Both leaders hate and fear the mainstream media. Both men consistently scare and infuriate Jews. (Farrakhan has praised Trump for supposedly refusing to take large sums of money from Jews.) Both men are hyper-masculine patriarchs that use traditional religion to bolster their views. Both men hate affirmative action. Both men buy into and promote paranoid conspiracy theories. Both men are applauded and embraced by White separatists.
Most African Americans have no idea what Farrakhan would say were he to have the opportunity to speak to Trump. However, Farrakhan said:
God gives a directive both to Moses and Aaron…go you both to Pharaoh, I have given you both an authority. You don’t need to send people to talk to Mr. Trump who don’t know what time it is, but if there should come a time that I should talk to the modern pharaoh, I know exactly what to ask for. I am not asking for Negro tidbits. I’m asking for what God wants: land of our own and a good send off after we have given you 400 years of our sweat, blood and tears.
Never tiring of the Moses fantasy and comparing himself to Moses, if he had the opportunity to meet with the President, Farrakhan would fritter the opportunity away by asking for a separate nation. It would not bother him in the least that most African Americans have no interest in living under a theocratic government run by the Ayatollah Farrakhan and his ilk.
This fantasy is not even well-thought out. Where would the land be? How much land would be necessary for tens of millions of African Americans? How much money would it take to run it? What would be the fate of non-Muslims in this land? What would be the status of girls, women and LGBT people? It is not as though the NOI has not had several decades to ponder and work out these details.
Of course, Farrakhan is not serious about any of this. He is primarily interested in worthless grandstanding and showboating. This is vintage Farrakhan. However, African Americans need and deserve much better than this kind of “strong” Black leadership.

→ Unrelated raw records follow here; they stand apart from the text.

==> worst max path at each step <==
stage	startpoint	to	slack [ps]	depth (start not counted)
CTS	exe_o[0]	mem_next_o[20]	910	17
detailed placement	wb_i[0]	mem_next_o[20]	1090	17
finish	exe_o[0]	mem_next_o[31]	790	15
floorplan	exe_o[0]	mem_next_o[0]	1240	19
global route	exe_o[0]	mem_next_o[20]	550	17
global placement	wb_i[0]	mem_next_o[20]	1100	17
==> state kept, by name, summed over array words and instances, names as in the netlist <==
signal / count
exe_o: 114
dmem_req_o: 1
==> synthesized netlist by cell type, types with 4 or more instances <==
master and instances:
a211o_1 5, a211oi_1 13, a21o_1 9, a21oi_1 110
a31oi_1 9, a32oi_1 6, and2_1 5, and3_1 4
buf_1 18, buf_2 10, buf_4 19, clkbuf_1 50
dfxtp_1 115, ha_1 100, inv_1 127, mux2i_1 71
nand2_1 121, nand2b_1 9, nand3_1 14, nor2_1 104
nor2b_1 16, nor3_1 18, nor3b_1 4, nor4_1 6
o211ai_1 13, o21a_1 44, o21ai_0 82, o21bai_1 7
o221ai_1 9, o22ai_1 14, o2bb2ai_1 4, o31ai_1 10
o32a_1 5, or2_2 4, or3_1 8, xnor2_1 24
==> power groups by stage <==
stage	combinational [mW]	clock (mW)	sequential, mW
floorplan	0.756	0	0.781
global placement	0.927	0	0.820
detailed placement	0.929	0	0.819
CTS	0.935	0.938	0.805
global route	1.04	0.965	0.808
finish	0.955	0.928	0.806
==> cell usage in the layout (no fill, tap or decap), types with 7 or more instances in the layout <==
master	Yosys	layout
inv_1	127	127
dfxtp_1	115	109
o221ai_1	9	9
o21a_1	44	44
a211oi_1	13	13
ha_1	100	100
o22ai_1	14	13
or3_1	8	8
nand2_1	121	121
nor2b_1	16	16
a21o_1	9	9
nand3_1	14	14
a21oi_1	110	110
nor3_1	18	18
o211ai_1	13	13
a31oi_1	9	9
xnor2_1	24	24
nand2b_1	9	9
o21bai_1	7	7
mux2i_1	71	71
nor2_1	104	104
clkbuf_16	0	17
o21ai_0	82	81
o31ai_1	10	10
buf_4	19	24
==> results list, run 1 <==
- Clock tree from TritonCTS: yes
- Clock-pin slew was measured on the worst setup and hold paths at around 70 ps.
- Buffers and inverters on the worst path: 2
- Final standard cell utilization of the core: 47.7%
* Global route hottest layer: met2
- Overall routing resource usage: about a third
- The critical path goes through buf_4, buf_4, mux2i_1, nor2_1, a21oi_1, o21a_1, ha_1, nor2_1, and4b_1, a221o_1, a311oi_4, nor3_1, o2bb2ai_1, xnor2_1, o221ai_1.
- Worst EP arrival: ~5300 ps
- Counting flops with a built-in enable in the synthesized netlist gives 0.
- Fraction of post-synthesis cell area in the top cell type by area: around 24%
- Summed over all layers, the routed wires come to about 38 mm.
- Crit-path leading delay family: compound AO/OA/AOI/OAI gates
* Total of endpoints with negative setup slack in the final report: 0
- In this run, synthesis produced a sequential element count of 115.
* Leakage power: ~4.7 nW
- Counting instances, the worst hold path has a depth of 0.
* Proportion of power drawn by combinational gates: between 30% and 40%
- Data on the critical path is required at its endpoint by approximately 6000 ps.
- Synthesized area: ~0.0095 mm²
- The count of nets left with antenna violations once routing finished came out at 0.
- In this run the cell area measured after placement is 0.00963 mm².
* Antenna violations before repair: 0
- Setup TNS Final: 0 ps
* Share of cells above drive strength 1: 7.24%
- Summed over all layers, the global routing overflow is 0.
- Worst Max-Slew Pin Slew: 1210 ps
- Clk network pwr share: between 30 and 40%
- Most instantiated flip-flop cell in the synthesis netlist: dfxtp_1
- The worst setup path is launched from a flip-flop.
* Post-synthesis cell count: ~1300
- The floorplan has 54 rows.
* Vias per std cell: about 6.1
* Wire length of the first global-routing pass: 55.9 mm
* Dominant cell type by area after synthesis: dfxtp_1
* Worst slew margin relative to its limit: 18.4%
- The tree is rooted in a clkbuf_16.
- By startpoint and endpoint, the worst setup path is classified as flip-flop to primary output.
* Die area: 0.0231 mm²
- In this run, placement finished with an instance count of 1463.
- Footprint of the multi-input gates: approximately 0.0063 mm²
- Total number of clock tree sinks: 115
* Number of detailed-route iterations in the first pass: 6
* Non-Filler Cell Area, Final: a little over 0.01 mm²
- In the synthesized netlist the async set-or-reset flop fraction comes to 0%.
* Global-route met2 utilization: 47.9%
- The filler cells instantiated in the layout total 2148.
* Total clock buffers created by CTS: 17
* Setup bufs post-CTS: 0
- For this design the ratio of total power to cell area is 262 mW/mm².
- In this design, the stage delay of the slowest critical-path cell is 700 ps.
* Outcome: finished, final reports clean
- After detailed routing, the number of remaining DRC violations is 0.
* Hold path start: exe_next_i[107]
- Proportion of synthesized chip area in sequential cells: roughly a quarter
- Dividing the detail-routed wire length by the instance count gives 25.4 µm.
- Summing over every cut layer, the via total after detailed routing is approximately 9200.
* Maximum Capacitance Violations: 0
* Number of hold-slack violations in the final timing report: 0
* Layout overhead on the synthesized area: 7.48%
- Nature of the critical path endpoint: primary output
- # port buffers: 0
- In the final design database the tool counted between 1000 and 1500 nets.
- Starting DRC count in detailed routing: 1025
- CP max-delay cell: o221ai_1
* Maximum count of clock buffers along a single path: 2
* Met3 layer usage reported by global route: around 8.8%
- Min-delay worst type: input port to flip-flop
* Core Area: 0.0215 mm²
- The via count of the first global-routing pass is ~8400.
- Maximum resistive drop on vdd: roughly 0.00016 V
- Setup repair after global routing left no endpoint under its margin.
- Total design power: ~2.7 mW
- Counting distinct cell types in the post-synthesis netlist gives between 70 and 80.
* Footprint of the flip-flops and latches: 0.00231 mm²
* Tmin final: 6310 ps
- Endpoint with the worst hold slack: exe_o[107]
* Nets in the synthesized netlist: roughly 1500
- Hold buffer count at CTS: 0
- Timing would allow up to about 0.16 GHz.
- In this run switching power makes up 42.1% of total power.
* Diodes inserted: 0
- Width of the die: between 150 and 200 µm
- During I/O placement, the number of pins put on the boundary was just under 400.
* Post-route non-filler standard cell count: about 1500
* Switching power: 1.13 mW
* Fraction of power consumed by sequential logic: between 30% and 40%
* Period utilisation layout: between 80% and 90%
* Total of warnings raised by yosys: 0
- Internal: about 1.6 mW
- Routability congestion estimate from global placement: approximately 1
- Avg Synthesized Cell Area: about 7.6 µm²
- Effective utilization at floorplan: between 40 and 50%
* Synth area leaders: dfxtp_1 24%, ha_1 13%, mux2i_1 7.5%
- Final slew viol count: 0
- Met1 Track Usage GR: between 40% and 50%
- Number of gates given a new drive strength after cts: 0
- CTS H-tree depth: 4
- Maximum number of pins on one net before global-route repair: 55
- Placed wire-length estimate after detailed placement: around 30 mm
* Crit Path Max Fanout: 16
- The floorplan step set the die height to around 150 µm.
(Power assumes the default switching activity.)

I honestly cannot imagine what I would say to Trump if I had the opportunity. This is probably true of most African Americans, which is probably why few want to meet him. Those African Americans that have met him have been met with howls of derision and disgust by the Black masses.
When Blacks met with Obama, they felt comfortable sharing their hopes and dreams. They were hopeful about job creation, an improved economy, new infrastructure, improved health care, a decrease in police brutality, fairness in housing, and so on. Trump, however, represents Black hopelessness in all of these areas and more.
Reactionary White leaders have always been eager and willing to talk to Reactionary Black Nationalists and separatists like Farrakhan. They see in Farrakhan the possibility of having Black people separated from the United States. Why wouldn’t they talk to him?
On the other hand, many Black people have learned to condemn progressives for not meeting with reactionary Black leadership. Some believe progressives are afraid of being identified with such leaders. Indeed, they might be afraid. However, what they might actually be afraid of is being identified with unrealistic authoritarian gibberish and religious insanity. And what’s so bad about being afraid of that?